Before anyone would have believed that there could be a court in the United States of America that was closed to everyone but prosecutors, there was a need to keep certain things from prying eyes. There was a file kept in the clerk’s office at the old federal courthouse in the Southern District of New York, that held search warrant applications that had yet to produce arrests and indictments. You see, every paper signed by a judge has to be kept somewhere.
Not too many people knew about this file. It had a name and number, and could be requested from the clerks. And in it were secrets. Hard to find secrets, but secrets, there, in a file, for all the world to see if they knew the secret name and number. Then came FISC, the Foreign Intelligence Surveillance Court. Even though it violated every precept of what a court was supposed to be since the Spanish Inquisition, it somehow didn’t bother us too much.
In 1978, Congress created the first secret court in our history — the Foreign Intelligence Surveillance Act (FISA) court. Staffed by Article III judges borrowed from federal district courts, this specialized tribunal issues surveillance warrants for foreign intelligence purposes. Understandably, given its mission, FISA court proceedings are ex parte and mostly secret, although the Snowden revelations in 2013 forced a partial lifting of the veil.

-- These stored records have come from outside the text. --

Context: an optimization exercise on an open-source flow, tuned for small area. The choices shown serve that exercise and are no tape-out recipe.
In this exercise RTL edits were held to simulation tests only and were not proved equivalent to the original.
Power figures rest on the tool's default switching activity, not on a simulated workload.

## before
==> flow/design.v (excerpt) <==
module processor(clk, rst_n, load, dload, laddr, insload, loadreg, reg_addr, reg_load,
                 pc_out, rf_we, rf_waddr, rf_wdata, dm_we, dm_addr, dm_wdata);
clock: 10.0 ns
lec_check: 0
cap_margin: 20
core_margin: 2
core_utilization: 50
cts_buf_list: sky130_fd_sc_hd__clkbuf_16
cts_cluster_diameter: 150
cts_cluster_size: 25
slew_margin: 20
synth_hierarchical: 1
synth_minimum_keep_size: 0
run.sh (not shown) runs the stock make flow with config.mk's settings and CLKGATE_MAP_FILE= SYNTH_SCRIPT=/design/flow/synth_recipe.tcl, a recipe that flattens the netlist after the stock synthesis.
Inputs modified between before and after:
- changing CORE_UTILIZATION from 50 to 45
==> flow/flow/run.sh (new file) <==
#!/bin/bash
# Layout flow: the standard synthesis and ORFS steps (standard.sh), with
# three settings changed for area:
#  - ports are buffered with buf_1 instead of the default port buffer,
#  - buffers that ABC inserted are removed before placement (the resizer
#    re-buffers where slew or capacitance needs it),
#  - the clock tree is built without dummy balancing loads.
# Each step's full log is in orfs/logs/; make's own output is in flow_*.log.
set -euo pipefail
bash standard.sh synth > flow_synth.log 2>&1
bash standard.sh \
  REMOVE_ABC_BUFFERS=1 \
  "BUFFER_PORTS_ARGS=-buffer_cell sky130_fd_sc_hd__buf_1" \
  "CTS_ARGS=-sink_clustering_enable -repair_clock_nets -buf_list sky130_fd_sc_hd__clkbuf_16 -sink_clustering_size 25 -sink_clustering_max_diameter 150 -dont_use_dummy_load" \
  finish > flow_layout.log 2>&1
==> flow/standard.sh (new file) <==
#!/bin/bash
# synth_recipe.tcl (not shown) runs the flow's synth.tcl, then flattens the netlist and writes it again
# the make line also repeats each setting of config.mk as NAME=value (left out here)
make -C /OpenROAD-flow-scripts/flow DESIGN_CONFIG=/design/flow/config.mk WORK_HOME=/design/flow/orfs CLKGATE_MAP_FILE= SYNTH_SCRIPT=/design/flow/synth_recipe.tcl "${@:-finish}"
removed: flow/run.sh
Notes after the runs:
- after against before: cell count higher; share of cell area taken by multi-input logic gates roughly the same; combinational cell fraction of total power lower; number of fill cells higher; non-clock buffer area fraction after layout lower.
- On maximum frequency, before loses to after.
- before and after ended up with nearly the same worst-case hold slack.
- On post-synth design cell area, before tracks after almost exactly.
- Diff before and after: worst-case setup margin in the final layout lower in before

---

the reference run:
processor, a different RTL version from the one above (not shown whole).
Size: roughly 0.049 mm² of cells after synthesis.
clock: 10.0 ns
lec_check: 0
cap_margin: 20
core_margin: 2
core_utilization: 45
cts_buf_list: sky130_fd_sc_hd__clkbuf_16
cts_cluster_diameter: 100
cts_cluster_size: 25
slew_margin: 20
synth_hierarchical: 1
synth_minimum_keep_size: 0
standard.sh (not shown) runs the stock make flow with config.mk's settings and CLKGATE_MAP_FILE= SYNTH_SCRIPT=/design/flow/synth_recipe.tcl, a recipe that flattens the netlist after the stock synthesis.
==> flow/flow/run.sh <==
#!/bin/bash
# Layout flow: the standard synthesis and ORFS steps (standard.sh), with
# a few settings changed for area:
#  - ports are buffered with buf_1 instead of the default port buffer,
#  - buffers that ABC inserted are removed before placement (the resizer
#    re-buffers where slew or capacitance needs it),
#  - the clock tree is built without dummy balancing loads.
# Each step's full log is in orfs/logs/; make's own output is in flow_*.log.
set -euo pipefail
bash standard.sh synth > flow_synth.log 2>&1
bash standard.sh \
  REMOVE_ABC_BUFFERS=1 \
  "BUFFER_PORTS_ARGS=-buffer_cell sky130_fd_sc_hd__buf_1" \
  "CTS_ARGS=-sink_clustering_enable -repair_clock_nets -buf_list sky130_fd_sc_hd__clkbuf_16 -sink_clustering_size 25 -sink_clustering_max_diameter 100 -dont_use_dummy_load" \
  finish > flow_layout.log 2>&1
The reference run went all the way through synthesis, placement and routing and the layout is clean on timing, DRC and antenna.
[inputs] the trial run vs the reference run
Settings: swapping 25 for 30 in CTS_CLUSTER_SIZE; putting GPL_TIMING_DRIVEN at 0 where nothing was set; swapping 100 for 80 in CTS_CLUSTER_DIAMETER.
diff --git a/flow/flow/run.sh b/flow/flow/run.sh
--- a/flow/flow/run.sh
+++ b/flow/flow/run.sh
@@ -12,4 +12,4 @@
   REMOVE_ABC_BUFFERS=1 \
   "BUFFER_PORTS_ARGS=-buffer_cell sky130_fd_sc_hd__buf_1" \
-  "CTS_ARGS=-sink_clustering_enable -repair_clock_nets -buf_list sky130_fd_sc_hd__clkbuf_16 -sink_clustering_size 25 -sink_clustering_max_diameter 100 -dont_use_dummy_load" \
+  "CTS_ARGS=-sink_clustering_enable -repair_clock_nets -buf_list sky130_fd_sc_hd__clkbuf_16 -sink_clustering_size 30 -sink_clustering_max_diameter 80 -dont_use_dummy_load" \
   finish > flow_layout.log 2>&1
--- outcome ---
Leakage power total: the trial run < the reference run
The trial run against the reference run: final critical-path setup slack now smaller, non-clock buffer count now smaller, sequential share of layout area now larger.
Summary of the trial run over the reference run: number of clock buffers inserted by TritonCTS -about 8%; non-clock buffer area fraction after layout -0.54 points; cell count -about 1.1%; number of placed instances, taps included -about 1%.
Met2 layer usage reported by global route (higher): the trial run

-- static timing again, ports no longer ideal --
The flow's constraints put no driver on any port. The routed layouts listed below were extracted and timed again, unchanged, in two steps. Step 1 assumes that a clkbuf_16 drives the clock port and a buf_2 every other input. Step 2 also shifts input and output timing later by t, the mid clock arrival at the registers, as if the neighbouring blocks saw the same clock. Slacks: ideal ports / drivers / drivers and shift; pairs: ideal ports / drivers.
run	t, ns	setup slack, ns	pins driven straight from the clock port
before	0.805	1.355 / 1.282 / 1.662	1
after	0.768	1.609 / 1.540 / 1.626	1
the reference run	0.763	1.291 / 1.220 / 1.487	1
the trial run	0.759	1.181 / 1.106 / 1.201	1
After both steps setup and hold are still met in every run listed.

That’s not entirely correct, as criminal defense lawyers became aware of FISC long before, and raised holy hell about it, to which an appreciative nation went “meh.” Of course, there was no internet back then, and the media wasn’t interested because everyone understood that the Constitution wasn’t “a suicide pact,” and we had to fight the commies lest we be forced to drink bad vodka. Our American fetish with law happening in a room where evil eyes could watch was obviously idiotic, and so a nation weaned on grossly sexist spy movies understood the need for secrecy.
Once we accepted the premise that it was stupid to let the criminals know what the good guys were doing to catch them, it was a hop, skip and jump.
While the FISA court remains the only congressionally authorized secret court in our nation’s history, secret dockets are another matter. In 1986, Congress enacted the Electronic Communications Privacy Act (ECPA) to regulate government access to our cell phone and Internet communications and records. This law authorized court orders compelling such access to be sealed indefinitely, “until further order of the court”; in practice, this has meant that these surveillance orders are permanently sealed.
And the orders forbid the revelation of their existence to the target, because if the target found out, they could flee to Russia, stop being all criminally, destroy the evidence and spend their time finding a decent lawyer. Frankly, some perps would do exactly that. Others would not. Who knows what the rest would do?
How large is this secret ECPA docket? Extrapolating from a Federal Judicial Center study of 2006 federal case filings, I have estimated that more than 30,000 secret ECPA orders were issued that year alone. Given recent DOJ disclosures, the current annual volume is probably twice that number. And those figures do not include surveillance orders obtained by state and local authorities, who handle more than 15 times the number of felony investigations that the feds do. Based on that ratio, the annual rate of secret surveillance orders by federal and state courts combined could easily exceed half a million. Admittedly this is a guess; no one truly knows, least of all our lawmakers in Congress. That is precisely the problem.
No one knows, and that’s the nature of secrecy. There are sound, logical arguments for why our legal system has gone from open, if somewhat less than transparent, to officially secret. But the downside is that it’s officially secret, as in, “trust us, we do this for you.”
Without public access, one cannot know whether fair treatment is accorded regardless of status. Without publicity, judges have no means of demonstrating their independence. Without oversight, one cannot ensure that judges, tasked with vindicating public rights, are loyal to those norms. Without independent judges acting in public and treating the disputants in an equal and dignified manner, outcomes lose their claim to legitimacy. And without public accounting of how legal norms are being applied, one cannot debate the need for revisions.
This is a test of principle. It’s not irrational to keep our secrets from the people who would commit crimes or do our nation harm. Telling the people who are trying to harm other people how to avoid being detected is pretty darn foolish. No one wants to see crimes committed or an attack on our soil. While it’s often noted that the fear card is played to manipulate public opinion, to trade off freedom for some transitory sense of safety, this doesn’t mean we wouldn’t prefer to have actual safety, or don’t care that crime causes real harm to real people.
The only problem is that we’re constrained to trust the government. Not all of the government, as much of it has no clue what’s really going on any more than the public does, but some of the government. Some judges. Some agencies. Some prosecutors, though not all because they might someday become defense lawyers and spill the beans. This is where the question of principle comes into play.
Do we give up the ability to keep our courts dark to protect us? It’s easy to respond, “no way,” because the government has proven itself too good at lying, and only occasionally gets caught being totally full of shit. And even these well-intended, honorable judges, have a wee bit of bias in favor of trusting the government. Sometimes too much. But then, if the warrants are stuck in a file in the courthouse, and some rascally lawyer finds out where they are and tells the world, say on his blawg, where to find them, the bad guys will learn of it and avoid detection.
Are we prepared to suffer harm in the name of principle? There will be harm. You might be its victim.